In this paper we initiate the study of measurements on the probabilistic powerdomain. We show how measurements on an underlying domain naturally extend to its probabilistic powerdomain, so that the kernel of the extension consists of exactly those normalized measures on the kernel of the measurement on the underlying domain. This result is combined with now-standard results from the theory of measurements to obtain a new proof that the fixed point associated with a weakly hyperbolic IFS with probabilities is the unique invariant measure whose support is the attractor of the underlying IFS.

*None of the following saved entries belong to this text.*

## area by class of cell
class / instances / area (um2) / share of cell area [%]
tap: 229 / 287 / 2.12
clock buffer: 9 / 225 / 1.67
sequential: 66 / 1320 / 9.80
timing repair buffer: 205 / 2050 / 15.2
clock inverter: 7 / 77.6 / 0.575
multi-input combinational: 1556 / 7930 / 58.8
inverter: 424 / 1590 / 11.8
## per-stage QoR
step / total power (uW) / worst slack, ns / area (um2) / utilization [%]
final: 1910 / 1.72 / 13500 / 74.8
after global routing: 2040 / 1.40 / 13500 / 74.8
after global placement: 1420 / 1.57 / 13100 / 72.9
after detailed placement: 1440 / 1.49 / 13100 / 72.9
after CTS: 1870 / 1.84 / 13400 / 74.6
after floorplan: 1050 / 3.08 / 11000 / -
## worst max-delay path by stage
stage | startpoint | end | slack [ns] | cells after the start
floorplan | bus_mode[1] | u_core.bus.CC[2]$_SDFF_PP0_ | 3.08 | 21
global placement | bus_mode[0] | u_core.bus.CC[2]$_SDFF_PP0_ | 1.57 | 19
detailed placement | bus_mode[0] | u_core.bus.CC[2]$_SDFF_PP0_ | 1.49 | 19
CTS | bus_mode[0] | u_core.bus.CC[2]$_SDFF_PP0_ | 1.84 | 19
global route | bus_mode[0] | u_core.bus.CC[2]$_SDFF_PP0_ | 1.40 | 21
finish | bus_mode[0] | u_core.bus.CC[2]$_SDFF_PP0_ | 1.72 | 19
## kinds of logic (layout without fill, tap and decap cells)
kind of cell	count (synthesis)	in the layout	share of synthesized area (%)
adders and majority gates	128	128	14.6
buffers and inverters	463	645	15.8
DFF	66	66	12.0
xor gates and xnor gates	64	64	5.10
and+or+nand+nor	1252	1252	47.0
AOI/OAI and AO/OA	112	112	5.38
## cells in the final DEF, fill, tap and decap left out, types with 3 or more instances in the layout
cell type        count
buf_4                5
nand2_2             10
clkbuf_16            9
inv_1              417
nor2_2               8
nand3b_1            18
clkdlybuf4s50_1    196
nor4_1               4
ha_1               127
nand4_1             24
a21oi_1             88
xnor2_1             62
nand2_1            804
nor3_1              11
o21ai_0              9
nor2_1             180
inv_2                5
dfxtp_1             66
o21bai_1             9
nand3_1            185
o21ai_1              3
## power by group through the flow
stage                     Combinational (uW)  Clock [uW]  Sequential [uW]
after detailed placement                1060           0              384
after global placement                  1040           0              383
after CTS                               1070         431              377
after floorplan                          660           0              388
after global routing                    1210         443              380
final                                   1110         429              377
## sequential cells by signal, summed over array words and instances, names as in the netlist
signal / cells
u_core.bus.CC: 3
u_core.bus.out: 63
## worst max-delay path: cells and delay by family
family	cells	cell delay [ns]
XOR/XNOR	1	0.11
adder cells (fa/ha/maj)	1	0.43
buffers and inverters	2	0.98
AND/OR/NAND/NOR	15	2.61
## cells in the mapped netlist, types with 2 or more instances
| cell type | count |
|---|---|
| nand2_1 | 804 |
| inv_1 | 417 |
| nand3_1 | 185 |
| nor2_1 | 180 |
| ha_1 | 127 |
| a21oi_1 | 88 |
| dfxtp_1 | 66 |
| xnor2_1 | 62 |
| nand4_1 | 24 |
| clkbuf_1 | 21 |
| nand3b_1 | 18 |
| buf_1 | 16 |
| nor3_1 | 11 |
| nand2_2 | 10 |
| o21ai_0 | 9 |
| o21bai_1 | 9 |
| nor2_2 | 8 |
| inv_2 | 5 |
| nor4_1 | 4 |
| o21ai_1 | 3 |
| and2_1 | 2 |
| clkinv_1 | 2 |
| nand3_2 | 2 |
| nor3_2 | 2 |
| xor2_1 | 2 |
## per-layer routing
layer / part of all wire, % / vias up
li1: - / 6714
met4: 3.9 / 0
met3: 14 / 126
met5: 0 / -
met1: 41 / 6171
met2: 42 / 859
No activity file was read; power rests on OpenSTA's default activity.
===== config.mk =====
export PLATFORM = sky130hd
export DESIGN_NAME = pipe_text_renderer
export DESIGN_NICKNAME = d
export VERILOG_FILES = /design/src/rtl/pipe_text_renderer_pkg.sv /design/src/rtl/pipe_text_renderer_lut.sv /design/src/rtl/pipe_text_renderer.sv
export SDC_FILE = /design/constraint.sdc
export NUM_CORES = 1
export LEC_CHECK = 0
export CORE_MARGIN = 3
export CORE_UTILIZATION = 39
export DETAILED_ROUTE_END_ITERATION = 6
export PLACE_DENSITY = 0.56
export SYNTH_ARGS = -nofsm -noshare
export SYNTH_HDL_FRONTEND = slang
export SYNTH_SLANG_ARGS = --single-unit

===== constraint.sdc =====
create_clock -name clk -period 3.8 [get_ports clk]
set_input_delay 0.38 -clock clk [delete_from_list [all_inputs] [get_ports clk]]
set_output_delay 0.38 -clock clk [all_outputs]
set_load 0.005 [all_outputs]
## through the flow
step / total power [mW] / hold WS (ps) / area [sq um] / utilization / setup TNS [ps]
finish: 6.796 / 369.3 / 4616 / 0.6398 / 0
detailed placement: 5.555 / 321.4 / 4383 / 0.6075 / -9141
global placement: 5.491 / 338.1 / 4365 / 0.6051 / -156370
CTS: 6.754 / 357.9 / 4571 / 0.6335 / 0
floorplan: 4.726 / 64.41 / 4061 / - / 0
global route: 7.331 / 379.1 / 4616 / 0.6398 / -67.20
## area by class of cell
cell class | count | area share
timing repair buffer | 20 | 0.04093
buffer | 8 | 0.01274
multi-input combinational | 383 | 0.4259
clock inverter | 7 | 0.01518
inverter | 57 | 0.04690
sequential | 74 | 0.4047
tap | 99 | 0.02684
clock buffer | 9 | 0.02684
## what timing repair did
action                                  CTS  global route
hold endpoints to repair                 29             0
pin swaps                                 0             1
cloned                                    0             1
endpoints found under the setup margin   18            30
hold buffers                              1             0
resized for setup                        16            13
[src/rtl/xspi_8s_master.sv]
// Octal-SDR xSPI master: command, 6 address bytes, then 8 write bytes or dummy + 8 read bytes.
// One SCK period is two clk cycles; a byte changes on the edge that drives sck low.
module xspi_8s_master #(
  parameter int unsigned DUMMY_CYCLES   = 4,
  parameter int unsigned CS_HIGH_CYCLES = 2
) (
  input logic        clk,
  input logic        rst_n,
  xspi_8s_if.master  bus
);

  typedef enum logic [2:0] {
    StIdle, StCmd, StAddr, StDummy, StWdata, StRdata, StCsHigh, StDone
  } state_e;

  localparam logic [7:0] CmdWrite  = 8'hA5;
  localparam logic [7:0] CmdRead   = 8'hFF;
  localparam logic [3:0] DummyLast = 4'(DUMMY_CYCLES - 1);
  localparam logic [3:0] CsLast    = 4'(CS_HIGH_CYCLES - 1);

  state_e      state_q, state_d;
  logic        ph_q, ph_d;
  logic [3:0]  cnt_q, cnt_d;
  logic        cs_n_q, cs_n_d;
  logic [7:0]  cmd_q, cmd_d;
  logic [47:0] addr_q, addr_d;
  logic [63:0] wdat_q, wdat_d;
  logic [63:0] rx_q, rx_d;
  logic [63:0] rd_q, rd_d;

  logic is_read, is_write;
  assign is_read  = (cmd_q == CmdRead);
  assign is_write = (cmd_q == CmdWrite);

  always_ff @(posedge clk or negedge rst_n) begin
    if (!rst_n) begin
      state_q <= StIdle;
      ph_q    <= 1'b0;
      cnt_q   <= '0;
      cs_n_q  <= 1'b1;
      cmd_q   <= '0;
      addr_q  <= '0;
      wdat_q  <= '0;
      rx_q    <= '0;
      rd_q    <= '0;
    end else begin
      state_q <= state_d;
      ph_q    <= ph_d;
      cnt_q   <= cnt_d;
      cs_n_q  <= cs_n_d;
      cmd_q   <= cmd_d;
      addr_q  <= addr_d;
      wdat_q  <= wdat_d;
      rx_q    <= rx_d;
      rd_q    <= rd_d;
    end
  end

  // ph_q is the SCK level itself; it is forced low outside the active states so sck stays clean.
  always_comb begin
    state_d = state_q;
    ph_d    = ph_q;
    cnt_d   = cnt_q;
    cs_n_d  = cs_n_q;
    cmd_d   = cmd_q;
    addr_d  = addr_q;
    wdat_d  = wdat_q;
    rx_d    = rx_q;
    rd_d    = rd_q;
    unique case (state_q)
      StIdle: begin
        ph_d = 1'b0;
        if (bus.start) begin
          cmd_d   = bus.command;
          addr_d  = bus.address;
          wdat_d  = bus.wr_data;
          cnt_d   = '0;
          cs_n_d  = 1'b0;
          state_d = StCmd;
        end
      end
      StCmd: begin
        ph_d = ~ph_q;
        if (ph_q) begin
          cnt_d   = '0;
          state_d = StAddr;
        end
      end
      StAddr: begin
        ph_d = ~ph_q;
        if (ph_q) begin
          addr_d = addr_q << 8;
          cnt_d  = cnt_q + 4'd1;
          if (cnt_q == 4'd5) begin
            cnt_d = '0;
            if (is_write) begin
              state_d = StWdata;
            end else if (is_read) begin
              state_d = StDummy;
            end else begin
              cs_n_d  = 1'b1;
              state_d = StCsHigh;
            end
          end
        end
      end
      StDummy: begin
        ph_d = ~ph_q;
        if (ph_q) begin
          cnt_d = cnt_q + 4'd1;
          if (cnt_q == DummyLast) begin
            cnt_d   = '0;
            state_d = StRdata;
          end
        end
      end
      StWdata: begin
        ph_d = ~ph_q;
        if (ph_q) begin
          wdat_d = wdat_q << 8;
          cnt_d  = cnt_q + 4'd1;
          if (cnt_q == 4'd7) begin
            cnt_d   = '0;
            cs_n_d  = 1'b1;
            state_d = StCsHigh;
          end
        end
      end
      StRdata: begin
        ph_d = ~ph_q;
        if (ph_q) begin
          rx_d  = {rx_q[55:0], bus.io_in};
          cnt_d = cnt_q + 4'd1;
          if (cnt_q == 4'd7) begin
            cnt_d   = '0;
            cs_n_d  = 1'b1;
            state_d = StCsHigh;
          end
        end
      end
      StCsHigh: begin
        ph_d  = 1'b0;
        cnt_d = cnt_q + 4'd1;
        if (cnt_q == CsLast) begin
          cnt_d   = '0;
          state_d = StDone;
          if (is_read) begin
            rd_d = rx_q;
          end
        end
      end
      StDone: begin
        ph_d    = 1'b0;
        state_d = StIdle;
      end
      default: begin
        ph_d    = 1'b0;
        cs_n_d  = 1'b1;
        state_d = StIdle;
      end
    endcase
  end

  always_comb begin
    bus.io_oe  = 1'b0;
    bus.io_out = 8'h00;
    unique case (state_q)
      StCmd: begin
        bus.io_oe  = 1'b1;
        bus.io_out = cmd_q;
      end
      StAddr: begin
        bus.io_oe  = 1'b1;
        bus.io_out = addr_q[47:40];
      end
      StWdata: begin
        bus.io_oe  = 1'b1;
        bus.io_out = wdat_q[63:56];
      end
      default: begin
        bus.io_oe  = 1'b0;
        bus.io_out = 8'h00;
      end
    endcase
    bus.busy    = (state_q != StIdle) && (state_q != StDone);
    bus.done    = (state_q == StDone);
    bus.err     = (state_q == StDone) && !is_read && !is_write;
    bus.cs_n    = cs_n_q;
    bus.sck     = ph_q;
    bus.rd_data = rd_q;
  end

endmodule
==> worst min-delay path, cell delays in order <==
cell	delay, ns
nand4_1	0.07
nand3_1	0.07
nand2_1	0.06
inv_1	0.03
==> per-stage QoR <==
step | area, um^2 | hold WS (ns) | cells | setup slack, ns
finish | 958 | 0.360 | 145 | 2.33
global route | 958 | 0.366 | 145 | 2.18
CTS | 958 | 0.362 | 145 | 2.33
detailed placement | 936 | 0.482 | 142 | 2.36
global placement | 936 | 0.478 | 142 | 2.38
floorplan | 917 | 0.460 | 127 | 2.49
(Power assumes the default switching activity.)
===== config.mk =====
export PLATFORM = sky130hd
export DESIGN_NAME = int_to_fp
export DESIGN_NICKNAME = d
export VERILOG_FILES = /design/src/rtl/int_to_fp.sv
export SDC_FILE = /design/constraint.sdc
export NUM_CORES = 1
export LEC_CHECK = 0
export BUFFER_PORTS_ARGS = -buffer_cell sky130_fd_sc_hd__buf_2
export CAP_MARGIN = 5
export CORE_AREA = 2 2 135 104
export DETAILED_ROUTE_END_ITERATION = 6
export DIE_AREA = 0 0 137 106
export GPL_TIMING_DRIVEN = 1
export PLACE_DENSITY_LB_ADDON = 0.2
export SLEW_MARGIN = 20
export SYNTH_ARGS = -nofsm -noshare
export SYNTH_HDL_FRONTEND = slang
export SYNTH_SLANG_ARGS = --single-unit

===== constraint.sdc =====
create_clock -name clk -period 4.4 [get_ports clk]
set_clock_uncertainty 0.2 [all_clocks]
set_input_delay 0.88 -clock clk [delete_from_list [all_inputs] [get_ports clk]]
set_output_delay 0.88 -clock clk [all_outputs]
set_load 0.1 [all_outputs]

TCS Journal 2001 Journal Article

On the structure of categories of coalgebras

  • Peter Johnstone
  • John Power
  • Toru Tsujishita
  • Hiroshi Watanabe
  • James Worrell

Consideration of categories of transition systems and related constructions leads to the study of categories of F-coalgebras, where F is an endofunctor of the category of sets, or of some more general ‘set-like’ category. It is fairly well known that if E is a topos and F: E→E preserves pullbacks and generates a cofree comonad, then the category of F-coalgebras is a topos. Unfortunately, in most of the examples of interest in computer science, the endofunctor F does not preserve pullbacks, though it comes close to doing so. In this paper we investigate what can be said about the category of coalgebras under various weakenings of the hypothesis that F preserves pullbacks. It turns out that almost all the elementary properties of a topos, except for effectiveness of equivalence relations, are still inherited by the category of coalgebras; and the latter can be recovered by embedding the category in its effective completion. However, we also show that, in the particular cases of greatest interest, the category of coalgebras is not itself a topos.